====== Excerpted records
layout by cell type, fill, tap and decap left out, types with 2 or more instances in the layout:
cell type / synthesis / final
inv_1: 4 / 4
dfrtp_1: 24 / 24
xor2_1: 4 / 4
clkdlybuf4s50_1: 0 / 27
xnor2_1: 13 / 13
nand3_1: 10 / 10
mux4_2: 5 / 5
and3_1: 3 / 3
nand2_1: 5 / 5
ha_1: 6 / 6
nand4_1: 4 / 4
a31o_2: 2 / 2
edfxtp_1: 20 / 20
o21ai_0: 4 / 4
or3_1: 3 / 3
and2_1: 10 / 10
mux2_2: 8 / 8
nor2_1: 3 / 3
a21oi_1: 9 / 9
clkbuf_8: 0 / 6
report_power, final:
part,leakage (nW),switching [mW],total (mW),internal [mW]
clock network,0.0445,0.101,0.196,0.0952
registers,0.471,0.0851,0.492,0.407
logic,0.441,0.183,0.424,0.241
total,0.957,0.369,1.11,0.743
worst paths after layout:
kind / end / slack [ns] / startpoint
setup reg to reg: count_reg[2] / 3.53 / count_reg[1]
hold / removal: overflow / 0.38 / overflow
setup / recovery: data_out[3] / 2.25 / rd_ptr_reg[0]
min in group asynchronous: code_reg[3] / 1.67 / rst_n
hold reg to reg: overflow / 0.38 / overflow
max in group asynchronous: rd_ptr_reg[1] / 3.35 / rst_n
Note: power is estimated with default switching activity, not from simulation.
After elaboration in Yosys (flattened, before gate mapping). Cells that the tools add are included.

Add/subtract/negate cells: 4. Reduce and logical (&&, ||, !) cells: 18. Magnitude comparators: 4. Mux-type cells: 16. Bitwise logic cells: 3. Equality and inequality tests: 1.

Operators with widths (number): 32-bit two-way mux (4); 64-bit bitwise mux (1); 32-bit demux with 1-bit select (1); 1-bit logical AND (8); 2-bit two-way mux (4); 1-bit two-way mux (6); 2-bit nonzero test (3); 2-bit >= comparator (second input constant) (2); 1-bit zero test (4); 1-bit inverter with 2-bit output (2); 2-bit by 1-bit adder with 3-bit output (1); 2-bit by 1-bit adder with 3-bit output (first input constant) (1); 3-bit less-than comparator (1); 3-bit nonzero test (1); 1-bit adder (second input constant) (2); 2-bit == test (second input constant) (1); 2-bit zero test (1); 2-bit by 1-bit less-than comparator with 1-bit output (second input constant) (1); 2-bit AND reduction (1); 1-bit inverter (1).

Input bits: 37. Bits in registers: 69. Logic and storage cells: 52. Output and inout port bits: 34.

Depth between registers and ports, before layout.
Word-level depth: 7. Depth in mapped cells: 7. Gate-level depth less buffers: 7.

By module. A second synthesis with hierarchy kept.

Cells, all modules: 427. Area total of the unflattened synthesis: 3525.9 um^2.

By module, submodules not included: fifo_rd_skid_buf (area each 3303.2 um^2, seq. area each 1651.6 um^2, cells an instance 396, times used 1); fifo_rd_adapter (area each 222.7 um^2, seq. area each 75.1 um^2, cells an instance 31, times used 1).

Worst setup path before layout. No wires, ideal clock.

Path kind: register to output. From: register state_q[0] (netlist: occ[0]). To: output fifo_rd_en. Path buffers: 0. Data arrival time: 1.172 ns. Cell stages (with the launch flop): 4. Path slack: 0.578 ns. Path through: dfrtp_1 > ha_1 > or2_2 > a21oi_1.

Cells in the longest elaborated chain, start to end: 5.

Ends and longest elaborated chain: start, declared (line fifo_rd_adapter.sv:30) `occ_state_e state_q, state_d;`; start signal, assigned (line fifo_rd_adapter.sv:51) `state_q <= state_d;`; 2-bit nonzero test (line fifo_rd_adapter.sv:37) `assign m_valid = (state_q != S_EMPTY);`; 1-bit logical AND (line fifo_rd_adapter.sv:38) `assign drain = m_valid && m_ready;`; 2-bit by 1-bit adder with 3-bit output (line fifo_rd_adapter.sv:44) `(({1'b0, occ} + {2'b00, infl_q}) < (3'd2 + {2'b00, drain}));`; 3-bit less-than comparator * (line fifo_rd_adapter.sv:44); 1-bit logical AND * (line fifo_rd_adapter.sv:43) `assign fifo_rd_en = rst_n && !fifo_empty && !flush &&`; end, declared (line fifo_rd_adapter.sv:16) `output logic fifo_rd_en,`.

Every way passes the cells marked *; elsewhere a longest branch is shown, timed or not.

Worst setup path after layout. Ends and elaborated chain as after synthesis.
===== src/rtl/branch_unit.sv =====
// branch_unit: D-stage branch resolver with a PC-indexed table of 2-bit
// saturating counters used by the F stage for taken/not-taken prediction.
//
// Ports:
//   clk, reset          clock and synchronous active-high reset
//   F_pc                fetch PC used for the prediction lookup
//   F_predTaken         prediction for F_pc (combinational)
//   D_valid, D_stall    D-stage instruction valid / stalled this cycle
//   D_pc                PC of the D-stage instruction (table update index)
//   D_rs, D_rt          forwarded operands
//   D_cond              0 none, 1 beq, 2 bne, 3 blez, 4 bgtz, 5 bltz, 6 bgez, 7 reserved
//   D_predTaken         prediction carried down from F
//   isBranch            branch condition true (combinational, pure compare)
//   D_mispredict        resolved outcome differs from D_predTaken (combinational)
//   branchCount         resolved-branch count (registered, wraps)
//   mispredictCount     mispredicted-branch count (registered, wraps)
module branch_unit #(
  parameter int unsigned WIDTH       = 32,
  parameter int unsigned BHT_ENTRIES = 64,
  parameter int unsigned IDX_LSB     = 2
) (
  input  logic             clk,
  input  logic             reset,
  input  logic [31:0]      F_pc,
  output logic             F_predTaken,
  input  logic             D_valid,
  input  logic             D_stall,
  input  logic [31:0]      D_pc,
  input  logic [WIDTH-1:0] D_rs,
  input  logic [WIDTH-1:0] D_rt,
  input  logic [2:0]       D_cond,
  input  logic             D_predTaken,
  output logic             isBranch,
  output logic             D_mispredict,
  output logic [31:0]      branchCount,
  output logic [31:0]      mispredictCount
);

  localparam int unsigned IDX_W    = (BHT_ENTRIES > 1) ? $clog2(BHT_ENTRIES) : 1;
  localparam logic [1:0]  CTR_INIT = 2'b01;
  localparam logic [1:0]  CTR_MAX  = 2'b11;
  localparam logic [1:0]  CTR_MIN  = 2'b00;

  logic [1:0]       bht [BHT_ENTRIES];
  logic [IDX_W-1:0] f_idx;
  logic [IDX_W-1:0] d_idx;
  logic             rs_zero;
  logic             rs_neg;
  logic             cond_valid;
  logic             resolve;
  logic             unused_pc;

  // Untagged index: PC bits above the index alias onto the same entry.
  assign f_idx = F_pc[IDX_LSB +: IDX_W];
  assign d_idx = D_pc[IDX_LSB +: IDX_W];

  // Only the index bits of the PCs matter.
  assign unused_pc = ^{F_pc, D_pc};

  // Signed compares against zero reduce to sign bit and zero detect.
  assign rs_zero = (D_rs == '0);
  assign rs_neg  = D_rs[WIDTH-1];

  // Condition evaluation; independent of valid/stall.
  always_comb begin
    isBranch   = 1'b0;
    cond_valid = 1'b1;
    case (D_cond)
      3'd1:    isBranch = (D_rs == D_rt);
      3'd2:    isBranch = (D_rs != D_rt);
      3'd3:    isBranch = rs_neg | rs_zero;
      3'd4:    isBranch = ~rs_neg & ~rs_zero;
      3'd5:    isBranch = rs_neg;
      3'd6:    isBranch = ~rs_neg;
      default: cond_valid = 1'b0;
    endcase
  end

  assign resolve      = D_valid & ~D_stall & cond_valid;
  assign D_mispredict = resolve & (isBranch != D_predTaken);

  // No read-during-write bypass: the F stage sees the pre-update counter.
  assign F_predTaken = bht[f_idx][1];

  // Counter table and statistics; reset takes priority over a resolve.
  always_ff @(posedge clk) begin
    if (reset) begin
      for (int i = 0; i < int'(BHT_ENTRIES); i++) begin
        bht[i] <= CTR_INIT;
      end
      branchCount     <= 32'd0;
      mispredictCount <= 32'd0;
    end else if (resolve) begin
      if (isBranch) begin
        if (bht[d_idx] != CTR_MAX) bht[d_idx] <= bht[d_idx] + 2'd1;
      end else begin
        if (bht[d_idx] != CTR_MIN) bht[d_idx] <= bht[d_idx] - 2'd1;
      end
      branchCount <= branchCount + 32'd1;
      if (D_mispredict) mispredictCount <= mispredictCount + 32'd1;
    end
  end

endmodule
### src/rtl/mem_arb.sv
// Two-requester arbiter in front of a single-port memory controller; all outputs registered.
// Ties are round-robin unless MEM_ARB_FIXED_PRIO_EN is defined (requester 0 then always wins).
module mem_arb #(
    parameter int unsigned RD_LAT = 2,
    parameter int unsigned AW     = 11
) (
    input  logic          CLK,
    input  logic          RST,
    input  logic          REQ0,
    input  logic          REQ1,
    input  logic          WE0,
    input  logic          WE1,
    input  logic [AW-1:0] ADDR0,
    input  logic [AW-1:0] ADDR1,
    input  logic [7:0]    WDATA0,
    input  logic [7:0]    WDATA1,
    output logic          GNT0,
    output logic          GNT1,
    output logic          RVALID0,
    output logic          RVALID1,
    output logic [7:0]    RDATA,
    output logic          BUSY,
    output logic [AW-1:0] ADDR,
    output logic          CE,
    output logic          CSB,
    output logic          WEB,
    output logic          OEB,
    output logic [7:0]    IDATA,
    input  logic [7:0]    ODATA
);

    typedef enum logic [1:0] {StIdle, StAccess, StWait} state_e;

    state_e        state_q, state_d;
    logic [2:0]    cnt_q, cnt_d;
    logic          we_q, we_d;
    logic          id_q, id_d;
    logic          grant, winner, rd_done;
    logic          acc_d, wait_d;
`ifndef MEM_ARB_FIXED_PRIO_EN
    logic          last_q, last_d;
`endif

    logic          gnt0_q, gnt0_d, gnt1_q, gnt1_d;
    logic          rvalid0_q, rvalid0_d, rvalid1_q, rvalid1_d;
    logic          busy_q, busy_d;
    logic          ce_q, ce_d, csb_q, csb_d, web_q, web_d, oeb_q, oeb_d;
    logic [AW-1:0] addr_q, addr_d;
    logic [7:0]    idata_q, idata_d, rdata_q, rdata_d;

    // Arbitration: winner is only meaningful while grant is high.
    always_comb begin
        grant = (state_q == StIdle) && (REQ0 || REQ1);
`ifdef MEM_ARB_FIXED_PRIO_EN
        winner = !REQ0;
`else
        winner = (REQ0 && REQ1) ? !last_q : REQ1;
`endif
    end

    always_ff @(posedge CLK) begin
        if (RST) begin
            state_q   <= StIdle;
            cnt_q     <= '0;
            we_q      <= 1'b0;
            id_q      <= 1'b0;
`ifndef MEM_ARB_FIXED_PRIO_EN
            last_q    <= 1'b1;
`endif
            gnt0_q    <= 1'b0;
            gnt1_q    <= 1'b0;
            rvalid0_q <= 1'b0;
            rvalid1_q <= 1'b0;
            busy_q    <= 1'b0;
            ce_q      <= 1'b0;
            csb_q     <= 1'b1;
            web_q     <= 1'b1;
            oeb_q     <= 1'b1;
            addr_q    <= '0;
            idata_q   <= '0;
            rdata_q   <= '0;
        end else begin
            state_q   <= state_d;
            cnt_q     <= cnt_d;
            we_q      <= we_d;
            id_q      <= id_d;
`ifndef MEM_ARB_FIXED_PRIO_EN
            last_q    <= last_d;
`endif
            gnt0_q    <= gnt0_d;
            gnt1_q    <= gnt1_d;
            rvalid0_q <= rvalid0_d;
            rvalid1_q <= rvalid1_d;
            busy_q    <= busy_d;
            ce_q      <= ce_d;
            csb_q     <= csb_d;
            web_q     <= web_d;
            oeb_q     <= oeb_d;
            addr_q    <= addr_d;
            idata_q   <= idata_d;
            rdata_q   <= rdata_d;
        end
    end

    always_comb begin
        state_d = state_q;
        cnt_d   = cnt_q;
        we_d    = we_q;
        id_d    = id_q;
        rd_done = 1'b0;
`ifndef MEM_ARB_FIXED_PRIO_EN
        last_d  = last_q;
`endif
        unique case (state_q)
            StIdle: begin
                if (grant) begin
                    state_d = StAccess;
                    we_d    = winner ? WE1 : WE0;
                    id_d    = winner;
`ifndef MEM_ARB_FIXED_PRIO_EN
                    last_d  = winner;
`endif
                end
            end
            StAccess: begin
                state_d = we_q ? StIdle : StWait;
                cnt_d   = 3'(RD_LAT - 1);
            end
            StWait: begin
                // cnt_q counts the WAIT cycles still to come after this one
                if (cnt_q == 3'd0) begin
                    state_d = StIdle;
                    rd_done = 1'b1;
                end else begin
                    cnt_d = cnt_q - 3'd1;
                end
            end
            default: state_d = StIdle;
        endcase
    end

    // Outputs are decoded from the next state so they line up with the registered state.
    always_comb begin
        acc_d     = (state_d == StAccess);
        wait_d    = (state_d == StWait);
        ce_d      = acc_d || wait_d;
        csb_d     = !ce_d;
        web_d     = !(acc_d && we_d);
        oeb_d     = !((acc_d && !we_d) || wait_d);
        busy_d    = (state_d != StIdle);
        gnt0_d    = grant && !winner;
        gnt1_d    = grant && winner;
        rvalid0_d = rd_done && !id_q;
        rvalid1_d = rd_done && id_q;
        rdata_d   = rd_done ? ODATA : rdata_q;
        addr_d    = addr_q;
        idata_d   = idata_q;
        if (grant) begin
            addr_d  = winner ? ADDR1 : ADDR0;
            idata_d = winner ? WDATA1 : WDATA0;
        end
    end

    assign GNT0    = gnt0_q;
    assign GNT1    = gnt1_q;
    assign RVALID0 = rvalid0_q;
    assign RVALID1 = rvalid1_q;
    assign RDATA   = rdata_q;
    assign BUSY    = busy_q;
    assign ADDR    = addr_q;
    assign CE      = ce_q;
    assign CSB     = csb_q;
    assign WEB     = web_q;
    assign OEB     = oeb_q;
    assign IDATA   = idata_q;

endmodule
============
▶ [Exercise goal]:
Would you print exactly, and only, the lines of the data above from the line with "Path kind: register" through the line with "Cells in the", inclusive?

▶ [Answer to this task]:
Path kind: register to output. From: register state_q[0] (netlist: occ[0]). To: output fifo_rd_en. Path buffers: 0. Data arrival time: 1.172 ns. Cell stages (with the launch flop): 4. Path slack: 0.578 ns. Path through: dfrtp_1 > ha_1 > or2_2 > a21oi_1.

Cells in the longest elaborated chain, start to end: 5.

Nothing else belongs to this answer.